Letter from China
March 1, 1997
I expected something else, a place where I would feel less at home, a place whose people, language, culture, and political economy would feel totally different from my own. I expected Eastern civilization to be a stark contrast with the West; but that doesn't appear to be the emerging China. Here, as well as at home, the pursuit of economic and technological progress reigns supreme; and here, as at home, there are those who worry that people may bargain away their souls in the quest. True, the pace of the bargaining differs, and the social fallout is swifter. I cannot remember a day in my Western life when a brand-new car and a donkey-drawn hay cart were equally involved in the same traffic jam. Before China I had not seen an adult's three-wheeled tricycle being pedaled past an Apple computer store. I had never walked from the world's largest McDonald's to the fifteenth-century Forbidden City. Modernization that took the better part of a century in North America is occurring here in less than a decade. No wonder that this first Beijing International Conference on Business Ethics attracted so much attention, particularly from journalists here.

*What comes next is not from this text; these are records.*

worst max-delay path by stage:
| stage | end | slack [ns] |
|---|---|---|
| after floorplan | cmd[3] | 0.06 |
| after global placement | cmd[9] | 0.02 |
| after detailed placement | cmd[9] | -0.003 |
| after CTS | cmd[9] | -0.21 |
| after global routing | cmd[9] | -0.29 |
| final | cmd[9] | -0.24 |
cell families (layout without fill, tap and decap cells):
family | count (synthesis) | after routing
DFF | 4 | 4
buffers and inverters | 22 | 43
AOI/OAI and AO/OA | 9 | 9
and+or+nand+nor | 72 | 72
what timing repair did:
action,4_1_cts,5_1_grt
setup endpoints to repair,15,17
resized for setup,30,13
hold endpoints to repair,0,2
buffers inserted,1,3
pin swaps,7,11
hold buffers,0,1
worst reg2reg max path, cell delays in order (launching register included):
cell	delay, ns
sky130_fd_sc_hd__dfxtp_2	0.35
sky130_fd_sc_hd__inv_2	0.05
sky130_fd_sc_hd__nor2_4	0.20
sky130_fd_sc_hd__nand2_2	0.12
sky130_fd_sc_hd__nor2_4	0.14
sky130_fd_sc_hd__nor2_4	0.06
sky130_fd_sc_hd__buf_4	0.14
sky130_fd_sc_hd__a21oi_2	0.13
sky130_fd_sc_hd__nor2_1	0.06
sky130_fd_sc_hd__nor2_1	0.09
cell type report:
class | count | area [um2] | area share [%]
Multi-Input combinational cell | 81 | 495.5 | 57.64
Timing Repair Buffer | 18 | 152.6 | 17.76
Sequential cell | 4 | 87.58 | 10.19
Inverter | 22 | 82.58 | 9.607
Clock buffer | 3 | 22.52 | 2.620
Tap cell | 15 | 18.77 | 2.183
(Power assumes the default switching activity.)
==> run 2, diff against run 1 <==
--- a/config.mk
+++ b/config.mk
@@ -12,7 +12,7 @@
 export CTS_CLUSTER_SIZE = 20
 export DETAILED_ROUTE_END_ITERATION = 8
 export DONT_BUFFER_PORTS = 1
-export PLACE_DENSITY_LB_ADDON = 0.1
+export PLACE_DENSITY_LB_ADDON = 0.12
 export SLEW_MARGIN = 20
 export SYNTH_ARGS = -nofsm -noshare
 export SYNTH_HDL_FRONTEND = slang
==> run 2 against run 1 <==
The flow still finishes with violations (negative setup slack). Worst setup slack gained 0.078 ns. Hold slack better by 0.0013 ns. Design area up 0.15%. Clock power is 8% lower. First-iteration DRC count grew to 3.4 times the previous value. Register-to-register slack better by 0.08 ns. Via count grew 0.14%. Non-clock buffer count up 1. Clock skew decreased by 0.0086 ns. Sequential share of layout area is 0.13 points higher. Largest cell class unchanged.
### src/hw/rtl/pgg_pkg.sv
// ---------------------------------------------------------------------------
// pgg_pkg
// Types and constants shared by the grid gravity step block.
// ---------------------------------------------------------------------------
package pgg_pkg;

    localparam int MAX_SIDE   = 64;
    localparam int SIDE_W     = $clog2(MAX_SIDE);
    localparam int CELL_W     = 2 * SIDE_W;
    localparam int CELLS      = MAX_SIDE * MAX_SIDE;
    localparam int MASS_W     = 48;
    localparam int SUM_W      = 64;
    localparam int CMD_W      = 2;
    localparam int CFG_IDX_W  = 2;

    localparam logic [CMD_W-1:0] CMD_DEPOSIT = 2'd0;
    localparam logic [CMD_W-1:0] CMD_ADVANCE = 2'd1;
    localparam logic [CMD_W-1:0] CMD_COMMIT  = 2'd2;

    localparam logic [CFG_IDX_W-1:0] REG_GRID_SIDE  = 2'd0;
    localparam logic [CFG_IDX_W-1:0] REG_GRAV_CONST = 2'd1;
    localparam logic [CFG_IDX_W-1:0] REG_MIN_DIST   = 2'd2;

    typedef struct packed {
        logic [1:0]         command;
        logic [31:0]        pos_x;
        logic [31:0]        pos_y;
        logic signed [31:0] vel_x;
        logic signed [31:0] vel_y;
        logic [31:0]        mass;
    } in_item_t;

    typedef struct packed {
        logic [31:0]        new_pos_x;
        logic [31:0]        new_pos_y;
        logic signed [31:0] new_vel_x;
        logic signed [31:0] new_vel_y;
        logic               cell_moved;
        logic               saturated;
    } out_item_t;

    // divider control and status
    typedef struct packed {
        logic        start;
        logic [63:0] num;
        logic [63:0] den;
    } div_req_t;

    typedef struct packed {
        logic        done;
        logic [63:0] quot;
    } div_rsp_t;

endpackage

The first conference speaker, Mr. Hu Peng, the director of China's special economic zones, reiterated the themes of the Sixth Plenum of the 14th Communist Party of China (CPC), which met just two weeks earlier. He boldly proclaimed that China is committed to the future of its "socialist market economy"; but the party conference stressed that China cannot be economically successful unless it is equally committed to the simultaneous development of a more "spiritual civilization." The CPC, in its published resolutions, has made this a central thesis: one cannot develop an effective market ...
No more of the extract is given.